Now, for the first time, Howard saw the singular object which the Oumnis were facing. Apparently it was some sort of rootless plant-growth, with a swollen, yellowish bole or body like that of a barrel-cactus. From this body, tall as a man, leafless branches of vivid arsenic green, fringed with a white hispidity, trailed in limp, sinuous masses on the cavern-floor.

Agvur spoke in a piercing whisper: “The plant is called the Roccalim, and we employ it to choose, from a given quota, the person who shall be cast into the furnace of molten
mouffa
. You will perceive that, including yourself, there are about fifty candidates for this honor—all of whom, for one reason or another, in varying degrees, have incurred the displeasure of Ounavodo, or have given rise to doubt regarding their social usefulness. One by one, you are to walk about the Roccalim in a complete circle, approaching well within reach of the sensitive, mobile branches; and the plant will indicate the destined victim by touching him with the tips of these branches.”

Howard felt, as Agvur spoke, the chill of a sinister menace; but in the weirdness of the ceremony that followed, he almost lost his apprehension of personal peril.

One by one, from the further end of the row in which he was standing, the silent Oumnis went forward and circled the strange plant, walking slowly within a few feet of the inert branches of poisonous green that resembled sleepy, half-coiled serpents. The Roccalim preserved a torpid stillness, without the least sign of animation, as Oumni after Oumni finished his perilous circuit and retired to the further side of the room, there to stand and watch the perambulations of the others.

About twenty of the white Immortals had undergone this ordeal, when Howard’s turn came. Resolutely, with a sense of unreality and grotesquery rather than actual danger, he stepped forward and began his circuit of the living plant. The Oumnis looked on like alabaster statues; and all was utterly still and silent, except for a muffled, mysterious throbbing as of underworld machinery at a distance.

Howard moved on in an arc, watching the green branches with a growing tenseness. He had gone half the required distance when he felt, rather than saw, a flash of swift, intense light that appeared to stab downward from the cavern roof and strike the lumpish yellow bole of the Roccalim. The light faded in the merest fraction of time, leaving Howard in doubt as to whether he had really seen it.

Then, as he went on, he perceived with startled horror that the trailing tentacular boughs had begun to twitch and quiver, and were lifting slowly from the floor and waving toward him. On and on they came, rising and straightening, like a mass of ropy kelp that flows in an ocean-stream. They reached him, they slithered with reptilian ease about his body, and touched his face with their venomous-looking tips, clammy and inquisitive.

Howard drew back, wrenching himself away from the waving mass, and found Agvur at his elbow. The face of the Mercutian was touched with an unearthly gloating; and his iridescent locks floated upward, quivering with weird restlessness, like the Roccalim branches.
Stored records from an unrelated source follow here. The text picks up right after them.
==> src/rtl/core/rgbls_pkg.sv <==
// shared types, constants and colour scaling for the led strip serialiser
package rgbls_pkg;

    localparam int MAX_PIXELS_DEF = 1024;
    localparam int BITS_PER_BYTE  = 8;
    localparam int WORD_BITS      = 3 * BITS_PER_BYTE;
    localparam int BIT_PTR_W      = $clog2(WORD_BITS);
    localparam int APB_ADDR_W     = 5;
    localparam int APB_DATA_W     = 32;

    localparam logic [15:0] LATCH_SAT = 16'hFFFF;

    // register indexes on the configuration port
    localparam logic [2:0] REG_PIXEL_COUNT = 3'd0;
    localparam logic [2:0] REG_BRIGHTNESS  = 3'd1;
    localparam logic [2:0] REG_ONE_HIGH    = 3'd2;
    localparam logic [2:0] REG_ZERO_HIGH   = 3'd3;
    localparam logic [2:0] REG_BIT_PERIOD  = 3'd4;
    localparam logic [2:0] REG_LATCH_TICKS = 3'd5;

    typedef enum logic [1:0] {
        MODE_TICK  = 2'd0,
        MODE_WRITE = 2'd1,
        MODE_FILL  = 2'd2,
        MODE_START = 2'd3
    } mode_t;

    typedef enum logic [1:0] {
        PH_IDLE = 2'd0,
        PH_WAIT = 2'd1,
        PH_SEND = 2'd2
    } phase_t;

    typedef enum logic [1:0] {
        CTL_CLEAR = 2'd0,
        CTL_RUN   = 2'd1,
        CTL_FILL  = 2'd2
    } ctl_state_t;

    typedef struct packed {
        logic [10:0] pixel_count;
        logic [7:0]  brightness_level;
        logic [7:0]  one_high_ticks;
        logic [7:0]  zero_high_ticks;
        logic [7:0]  bit_period_ticks;
        logic [15:0] latch_ticks;
    } cfg_t;

    typedef struct packed {
        logic exec;        // item accepted this cycle, result register loads
        logic sweep_step;  // write one store entry of the clear or fill sweep
    } ctl_cmd_t;

    typedef struct packed {
        logic fill_go;     // current item is a fill that walks the store
        logic sweep_done;  // sweep address is on its last entry
    } ctl_sts_t;

    function automatic logic [7:0] scale_ch(input logic [7:0] c, input logic [7:0] lvl);
        logic [16:0] prod;
        prod = {9'd0, c} * ({9'd0, lvl} + 17'd1);
        return prod[15:8];
    endfunction

endpackage

==> src/rtl/core/rgbls_regs.sv <==
// configuration register file behind the apb port
module rgbls_regs
    import rgbls_pkg::*;
(
    input  logic                  aclk,
    input  logic                  aresetn,
    input  logic                  psel,
    input  logic                  penable,
    input  logic                  pwrite,
    input  logic [APB_ADDR_W-1:0] paddr,
    input  logic [APB_DATA_W-1:0] pwdata,
    output logic [APB_DATA_W-1:0] prdata,
    output logic                  pready,
    output cfg_t                  cfg
);

    cfg_t       cfg_reg;
    cfg_t       cfg_next;
    logic [2:0] reg_idx;
    logic       wr_en;

    assign reg_idx = paddr[4:2];
    assign pready  = 1'b1;
    assign wr_en   = psel && penable && pwrite;
    assign cfg     = cfg_reg;

    always_comb begin
        cfg_next = cfg_reg;
        if (wr_en) begin
            case (reg_idx)
                REG_PIXEL_COUNT: cfg_next.pixel_count      = pwdata[10:0];
                REG_BRIGHTNESS:  cfg_next.brightness_level = pwdata[7:0];
                REG_ONE_HIGH:    cfg_next.one_high_ticks   = pwdata[7:0];
                REG_ZERO_HIGH:   cfg_next.zero_high_ticks  = pwdata[7:0];
                REG_BIT_PERIOD:  cfg_next.bit_period_ticks = pwdata[7:0];
                REG_LATCH_TICKS: cfg_next.latch_ticks      = pwdata[15:0];
                default: ;
            endcase
        end
    end

    always_comb begin
        case (reg_idx)
            REG_PIXEL_COUNT: prdata = {21'd0, cfg_reg.pixel_count};
            REG_BRIGHTNESS:  prdata = {24'd0, cfg_reg.brightness_level};
            REG_ONE_HIGH:    prdata = {24'd0, cfg_reg.one_high_ticks};
            REG_ZERO_HIGH:   prdata = {24'd0, cfg_reg.zero_high_ticks};
            REG_BIT_PERIOD:  prdata = {24'd0, cfg_reg.bit_period_ticks};
            REG_LATCH_TICKS: prdata = {16'd0, cfg_reg.latch_ticks};
            default:         prdata = '0;
        endcase
    end

    always_ff @(posedge aclk) begin
        if (!aresetn) begin
            cfg_reg.pixel_count      <= 11'd0;
            cfg_reg.brightness_level <= 8'd255;
            cfg_reg.one_high_ticks   <= 8'd13;
            cfg_reg.zero_high_ticks  <= 8'd8;
            cfg_reg.bit_period_ticks <= 8'd21;
            cfg_reg.latch_ticks      <= 16'd800;
        end else begin
            cfg_reg <= cfg_next;
        end
    end

endmodule

==> config.mk <==
export PLATFORM = sky130hd
export DESIGN_NAME = rgbls_regs
export DESIGN_NICKNAME = d
export VERILOG_FILES = /design/src/rtl/core/rgbls_pkg.sv /design/src/rtl/core/rgbls_regs.sv
export SDC_FILE = /design/constraint.sdc
export NUM_CORES = 1
export LEC_CHECK = 0
export CORE_UTILIZATION = 50
export DETAILED_ROUTE_END_ITERATION = 12
export DONT_BUFFER_PORTS = 1
export GPL_TIMING_DRIVEN = 0
export PLACE_DENSITY = 0.72
export SETUP_SLACK_MARGIN = 0.3
export SLEW_MARGIN = 20
export SYNTH_ARGS = -nofsm -noshare
export SYNTH_HDL_FRONTEND = slang
export SYNTH_SLANG_ARGS = --single-unit
==> constraint.sdc <==
create_clock -name aclk -period 2.39 [get_ports aclk]
set_clock_uncertainty 0.15 [all_clocks]
set_input_delay 0.1195 -clock aclk [delete_from_list [all_inputs] [get_ports aclk]]
set_output_delay 0.1195 -clock aclk [all_outputs]
set_load 0.01 [all_outputs]
## Word level (Yosys, flattened, before mapping)

Cells that the tools add are included.

- Flip-flop bits (word level): 59
- Word-level logic and storage cells: 21
- Bits of input ports: 42
- Output and inout bits: 92

- Reduce and logical (&&, ||, !) cells: 9
- Mux-type cells: 1
- Equal/unequal tests: 5

Operator list:

| kind | count |
|---|---|
| 16-bit one-hot mux with 6 select lines | 1 |
| 2-bit AND reduction | 6 |
| 3-bit by 2-bit == test with 1-bit output (second input constant) | 2 |
| 3-bit == test (second input constant) | 2 |
| 3-bit by 1-bit == test with 1-bit output (second input constant) | 1 |
| 3-bit logical NOT | 1 |
| 1-bit logical AND | 2 |

## Longest topological paths before layout

Gate-level depths: netlist of run 1.

- Depth in word-level cells: 3
- Mapped depth: 6
- Gate-level depth less buffers: 3

## Worst setup path before layout of run 1

No wires, ideal clock.

- Kind: input to output
- Start point: in paddr[2]
- End point: out prdata[0]
- Arrival: 1.125 ns
- Stages: 5
- Slack: 0.995 ns
- Required time: 2.121 ns
- Buffers on the path: 3
- Cells stage by stage: buf_2 buf_2 buf_2 mux2i_1 o221ai_1

- Word-level cells in the longest chain between the ends: 2
- Elaborated cells on any way between the ends: 7
- Those cells by class: eq/ne (5); mux (1); reduce/logical (1)

RTL lines:

| what | line | source |
|---|---|---|
| from (decl) | rgbls_regs.sv:10 | `input logic [APB_ADDR_W-1:0] paddr,` |
| 3-bit == test, or another cell as far along | rgbls_regs.sv:43 | `case (reg_idx)` |
| 16-bit one-hot mux with 6 select lines * | rgbls_regs.sv:43 |  |
| to (decl) | rgbls_regs.sv:12 | `output logic [APB_DATA_W-1:0] prdata,` |

Mark *: on every way between the ends. The rest lies on a longest branch, timed or not.

## Final worst setup path of run 1

- Start point: in paddr[2]
- End point: out prdata[2]

The elaborated chain is that of the path after synthesis.

==> results of run 1 <==
## stage by stage
stage / setup WS (ns) / cell area (µm²)
6_report: 0.424 / 3460
5_1_grt: 0.371 / 3460
4_1_cts: 0.484 / 3460
3_5_place_dp: 0.540 / 3040
3_3_place_gp: 0.541 / 3040
2_1_floorplan: 0.995 / 2950
## worst min-delay path by stage
stage | startpoint | end | slack, ns | depth (start not counted)
after floorplan | pwdata[8] | cfg[56] | 0.11 | 2
after global placement | pwdata[8] | cfg[56] | 0.11 | 2
after detailed placement | pwdata[9] | cfg[57] | 0.12 | 2
after CTS | paddr[3] | cfg[8] | 0.000007 | 2
after global routing | pwrite | cfg[48] | 0.002 | 3
final | paddr[3] | cfg[8] | 0.001 | 2
## metal layers
layer | global-route usage (%) | wire, µm | share of wire, %
met2 | 48.9 | 4230 | 47
met4 | 12.2 | 255 | 2.8
met5 | 0 | 0 | 0
met1 | 35.1 | 3370 | 38
met3 | 12.4 | 1100 | 12
## placed cells by master (no fill, tap or decap), types with 2 or more instances in the layout
| master | netlist | final |
|---|---|---|
| nor2_1 | 13 | 13 |
| a22oi_1 | 8 | 8 |
| nand3_1 | 9 | 9 |
| o311ai_0 | 2 | 2 |
| mux2i_1 | 62 | 62 |
| nand2_1 | 61 | 61 |
| conb_1 | 2 | 17 |
| o21ai_0 | 9 | 9 |
| clkbuf_1 | 14 | 15 |
| mux2_2 | 8 | 8 |
| buf_4 | 17 | 17 |
| a211o_1 | 4 | 4 |
| and3_1 | 5 | 5 |
| buf_6 | 2 | 2 |
| nor2_4 | 2 | 2 |
| dfxtp_1 | 59 | 59 |
| nand2b_1 | 2 | 2 |
| buf_2 | 7 | 7 |
| or3_1 | 5 | 5 |
| dlygate4sd3_1 | 0 | 21 |
| a21oi_1 | 3 | 3 |
| inv_1 | 3 | 3 |
| o221ai_1 | 4 | 4 |
| nor4b_1 | 4 | 4 |
| nor2b_1 | 3 | 3 |
| clkbuf_8 | 0 | 13 |
## critical path: stages
cell	delay, ns
buf_2	0.16
buf_2	0.24
nor3b_1	0.69
a22oi_1	0.23
o21ai_0	0.25
## cell usage after synthesis (5+ instances only)
cell type / instances
and3_1: 5
buf_4: 17
mux2_2: 8
dfxtp_1: 59
or3_1: 5
nor2_1: 13
nand3_1: 9
nand2_1: 61
clkbuf_1: 14
o21ai_0: 9
buf_2: 7
mux2i_1: 62
a22oi_1: 8
## timing repair
action                                 in CTS  in global routing
hold buffers                               21                  0
endpoints found under the hold margin      57                  0
setup endpoints to repair                   0                  0
## area by class of cell
type                            instances  area, µm²
Multi-Input combinational cell        227       1520
Fill cell                             498       2080
Timing Repair Buffer                   21        210
Clock buffer                           14        183
Buffer                                 40        238
Clock inverter                          1       30.0
Inverter                                3       11.3
Sequential cell                        59       1180
Tap cell                               72       90.1
## cell families (layout without fill, tap and decap cells)
group	Yosys count	count (layout)
other	2	17
buffers and inverters	43	79
DFF	59	59
and+or+nand+nor	110	110
AOI/OAI and AO/OA	30	30
muxes	70	70
## power breakdown
| group | internal (W) | switching [W] |
|---|---|---|
| Clock | 0.000591 | 0.000390 |
| Sequential | 0.000991 | 0.0000120 |
| Combinational | 0.0000874 | 0.000137 |
==> results.md, run 1 <==
- The run finished with clean final reports.
- The repair_antennas step left the layout with diodes totalling 0.
- The first-pass GRT wire length is between 10000 and 15000 µm.
- dfxtp_1 takes more of the synthesized area than any other cell.
- The synthesized netlist devotes roughly 7% of its cell area to compound gates.
- The required time of the worst setup path is between 2 and 2.5 ns.
- The xor-xnor portion of the synthesized cell area is 0%.
- The wire-length estimate of the detail-placed layout is between 5000 and 6000 µm.
- In this run the number of H-tree levels came out at 3.
- The number of flops mapped to enable cells by yosys is 0.
- The analysis attributes to cell leakage a power of 1.46 nW.
- The launch instance of the worst register-to-register path is cfg[20].
- The distinct cell type count of the synthesized netlist is 30.
- At the end of the flow the core is filled with cells to 62.5%.
- The clock net sink count is 59.
- The share of the cycle needed by the critical path after routing is around 82%.
- The largest voltage drop on the vdd net is 0.000431 V.
- After detailed routing, the number of vias per cell comes to a little under 6.
- In this run the post-CTS setup repair buffer count came out at 0.
- The number of nets in the layout is around 400.
- Counting flops and latches in the post-synthesis netlist gives 59.
- The endpoint type of the worst setup path is an output port.
- The endpoint of the worst setup timing path is prdata[2].
- The basic-gate share of the synthesized area counting and, or, nand and nor cells is around a fifth.
- The wire length reported by the detailed router is roughly 9000 µm.
- The area growth from synthesis to layout is 19.7%.
- No sink is reached through more buffers than the 2 on the longest clock path.
- Summed over all failing endpoints, the final setup total negative slack is 0 ns.
- Measured along the x axis, the die boundary spans roughly 78 µm.
- Setup violations remaining at the end of the flow were counted as 0.
- Cells with a size suffix above 1 make up ~15% of the layout.
- In this run, the number of DRC markers left after iteration 0 of detailed routing was 223.
- In this run the power density over the cells is about 640 nW/µm².
- Global routing finished with a remaining overflow of 0.
- The worst endpoint data arrival time is approximately 1.7 ns.
- The first element of the critical path is paddr[2].
- The hold violation total from the final report was 0.
- The source-to-sink clock delay at the later pin of the worst-skew pair is ~0.34 ns.
- In this run the mean area of a mapped cell was around 9.2 µm².
- The critical path in this run is classified as in2out.
- The site row count is 27.
- The global routing usage summed across all routing layers is 30.1%.
- The shortest clock period the worst path allows after layout is 1.97 ns.
- The clock tree from TritonCTS is built.
- The area of the die is 6100 µm².
- The starting density of the core is 52.3%.
- The pre-antenna-repair detailed-routing pass consisted of 5 iterations.
- The most instantiated flip-flop cell in the synthesis netlist is dfxtp_1.
- The kind of launch point of the worst setup path is a primary input.
- The register area share after synthesis is between 40% and 50%.
- The worst-margin pin slew is ~0.80 ns.
- The post-synthesis mux area share is 24.5%.
- The number of pins exceeding their max-slew limit in the final report is 0.
- The slack of the worst reg-to-reg path is roughly 0.94 ns.
- The master cell of the clock root buffer is clkbuf_8.
- The initial antenna violation count was 0.
- The timing-limited maximum frequency is 509 MHz.
- Of the post-synthesis cell area, the dominant cell type holds between 40% and 50%.
- The highest fanout seen on the critical path is 10.
- The die is around 80 µm tall.
- The via count of the first global-routing pass is roughly 2600.
- The clock transition at the register clock pins on the worst setup and hold paths after CTS is roughly 0.060 ns.
- between 100 and 150 I/O pins were placed.
- The worst hold path belongs to the class in2reg.
- In this run the tightest slew margin relative to its limit is between 40% and 50%.
- The endpoint identified for the worst register-to-register timing path is cfg[20].
- At the end of routability-driven placement, the weighted congestion stood at between 0.7 and 0.8.
- The detailed-route DRC error count is 0.
- After synthesis, the largest family of logic cells by area is multiplexers.
- The area of the placeable core is approximately 5500 µm².
- Once layout is complete, the cells apart from fillers number around 440.
- The instance count after placement with tap cells included is around 400.
- The number of buffers inserted by port buffering is 0.
- The via total after detailed routing is 2577.
- In the synthesized netlist, the number of instances is ~310.
- The worst register-to-register path has a depth of 3.
- In the post-synthesis netlist, the biggest area contributors are dfxtp_1, mux2i_1, nand2_1.
- The maximum number of pins on one net before global-route repair is 11.
- The post-synthesis adder-cell area fraction is 0%.
- Setup repair after global routing left no endpoint under its margin.
- For this run, the number of Yosys warnings is 0.
- The mean routed wirelength per cell is roughly 20 µm.
- Hold timing on the final database bottoms out at a slack of between 0.001 and 0.0015 ns.
- The number of flip-flops in the largest register is slightly below 60.
- After layout, the design draws a total of ~0.0022 W.
- The number of clock buffers added by TritonCTS is 9.
- The area of the mapped netlist is between 2000 and 3000 µm².
- Post-CTS repair changed the size of 0 cells.
- The post-detailed-route count of antenna-violating nets is 0.
- Across the run, the number of max-cap violations was 0.
- The fraction of synthesis flops using an asynchronous set or reset pin is 0%.
(Power assumes the default switching activity.)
At that moment, it came to Howard that his fate had been predetermined from the beginning; that the swift, evanescent flash of light, proceeding from an unknown source, had perhaps served in some manner to irritate the living plant and provoke the action of its tentacular limbs.

Swift anger flared in the earth-man, but he repressed it. He must be cautious, must watch for an opportunity—even the slimmest—of escape. By giving the impression that he was resigned, he might throw his captors off their guard.

He saw that a number of new Mercutians, equipped with long glittering tubes like blow-pipes, had entered the cavern and were surrounding him. The companions of his late ordeal had begun to disperse in various directions.